Not School

I have never let my schooling interfere with my education. -- Mark Twain

Monday, March 13, 2006

An anecdote about socialization


    We're part of an unschooling group in our area with around 30 or so families, and a little while ago we had a decent-sized gathering. About a dozen kids, anywhere from roughly 4 to 10 years old, were playing "ship" together. (The ship caught fire, sharks attacked, pirates attacked, people fell overboard and so on. The "ship" was a big, sturdy wooden table.)

    In light of the fact that people often ask homeschoolers "What about socialization?" I have to say that my daughter is the only kid in our group, to my knowledge, who said:

    • "Oooooooh, you're in trouble!"
    • "He started it!"
    • "It's her fault!"
    • "I didn't get that out."
    • "Don't you know the rules?"

    And my daughter is also (almost) the only child who has ever attended any school.

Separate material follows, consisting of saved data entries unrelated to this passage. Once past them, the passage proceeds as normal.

[config.mk]
export PLATFORM = sky130hd
export DESIGN_NAME = aes_round_ctrl
export DESIGN_NICKNAME = d
export VERILOG_FILES = /design/src/rtl/aes_round_ctrl.sv
export SDC_FILE = /design/constraint.sdc
export NUM_CORES = 1
export LEC_CHECK = 0
export ABC_AREA = 1
export BUFFER_PORTS_ARGS = -buffer_cell sky130_fd_sc_hd__buf_4
export CORE_AREA = 2 2 406 408
export DETAILED_ROUTE_END_ITERATION = 8
export DIE_AREA = 0 0 408 410
export PLACE_DENSITY_LB_ADDON = 0.2
export SYNTH_ARGS = -nofsm -noshare
export SYNTH_HDL_FRONTEND = slang
export SYNTH_SLANG_ARGS = --single-unit
[constraint.sdc]
create_clock -name clk -period 4.2 [get_ports clk]
set_input_delay 1.26 -clock clk [delete_from_list [all_inputs] [get_ports clk]]
set_output_delay 1.26 -clock clk [all_outputs]
set_load 0.05 [all_outputs]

    At times I find myself apologizing to other moms, often adding: "Well, she went to preschool for a year and a half... that's where she learned that." Not only do I say it, but other moms know exactly what I'm talking about! Generally the other kids just give Anya an uncertain look and more or less ignore such competitive statements. I really don't think Anya says this stuff with much hostility, I think it's just that large groups cause her to revert to preschool "Lord of the Flies" dialogue. I assume she will outgrow such statements, especially as they get her nowhere with the unschooled crowd.

    The vast majority of the time, though, Anya enjoys herself tremendously-- it's just that when she says something negative my ear always catches it because of her tone of voice. The kids actually play remarkably well together and without any power hierarchy, in spite of the age range. But then, I've been noticing Anya's awareness of other kids' ages for a couple of years now. We'd be at a playground and she'd say to a toddler -- with gestures and slow, emphatic speech -- something like "Oh, don't come down that way, come over here, this way's safer." Or, "Make sure you hang on tight!" Sometimes she might misjudge a child's age, but she was quite accomodating to whatever age she perceived them to be. This is how it generally works at the homeschool group gatherings (although not necessarily between siblings, perhaps). There's one 8-year-old boy who is protective of the littler ones without being overbearing, saying stuff like "Hey man, get down from there, that's not safe!" He tried to play cops and robbers with Anya (she being the appointed criminal), and she was scared by it. He caught on to that, so he came up and said "I talked it over with the chief of police and he says we should drop all the charges, so I'll have to let you go...." Cracked me up.

    I think adults who only know schooled kids or remember their own school days imagine that kids are naturally mean to one another, particularly to younger kids. In fact, in more natural settings, I think older kids imitate parental care when dealing with younger ones. I think back to when our school district was consolidating and the middle school was going to be moved into one of the two high school buildings. Many parents were freaking out, as if the high school students constituted an enormous danger, either from physical violence or due to drug use or sexual harassment. This is really sad. My experience is that older kids take care of the younger ones, and can probably teach things to younger kids even more efficiently than an adult can convey the same information. Mixed age groups ought to be seen as a wonderful thing.

    Which brings me to an excellent comeback to the eternal "What about socialization?" question. I was over at the Joyful Living and Unschooling site and found this:

    When they ask the socialization question you can ask how public school kids learn to relate to people who are not the same age as themselves.

    Good point.

    2 Comments:

    Blogger contemplator said...

    This is a wonderful post! I've noticed that my son is extremely caring toward younger kids; he especially loves babies and toddlers, and sort of "fathers" them in a way. He has more patience playing baby games like peek-a-boo with them than their parents do!

    I noticed that your daughter was in preschool for 1 1/2 years, is that right? I've often wondered if there have been any parents who pulled their kids out of public school after longer periods of exposure and had success unschooling. Most people I know who unschool have done it from the start or from kindergarten. Do you know of any families who have done it later than that with success? Sometimes I get the distinct vibe that if you didn't start out doing it, you've already lost the battle.

    March 23, 2006 9:56 AM  
    Blogger Production Is Wealth said...

    I don't know anyone who has tried unschooling after years of school. I definitely think it would be harder, because it would probably take a while for natural curiosity to return after the drudgery of school learning. On the other hand, I've had many research interests in the past few years, and that was after 18 solid years of schooling. So I'm sure it's possible.

    I think when parents have had their kids in school, the parents have also been socialized, not just the kids. Parents are constantly told by the school, in various subtle and not-so-subtle ways, that learning is complex and fraught and requires professional expertise. So possibly parents don't go straight from school to unschooling, because they themselves would find it unsettling. I think you'd have to take about 6 months and just forget about traditional learning, just explore the community and watch movies and goof off, and wait for your child's innate interests to return and take hold. That would entail a big leap of faith for a parent who has spent years involved with the school system!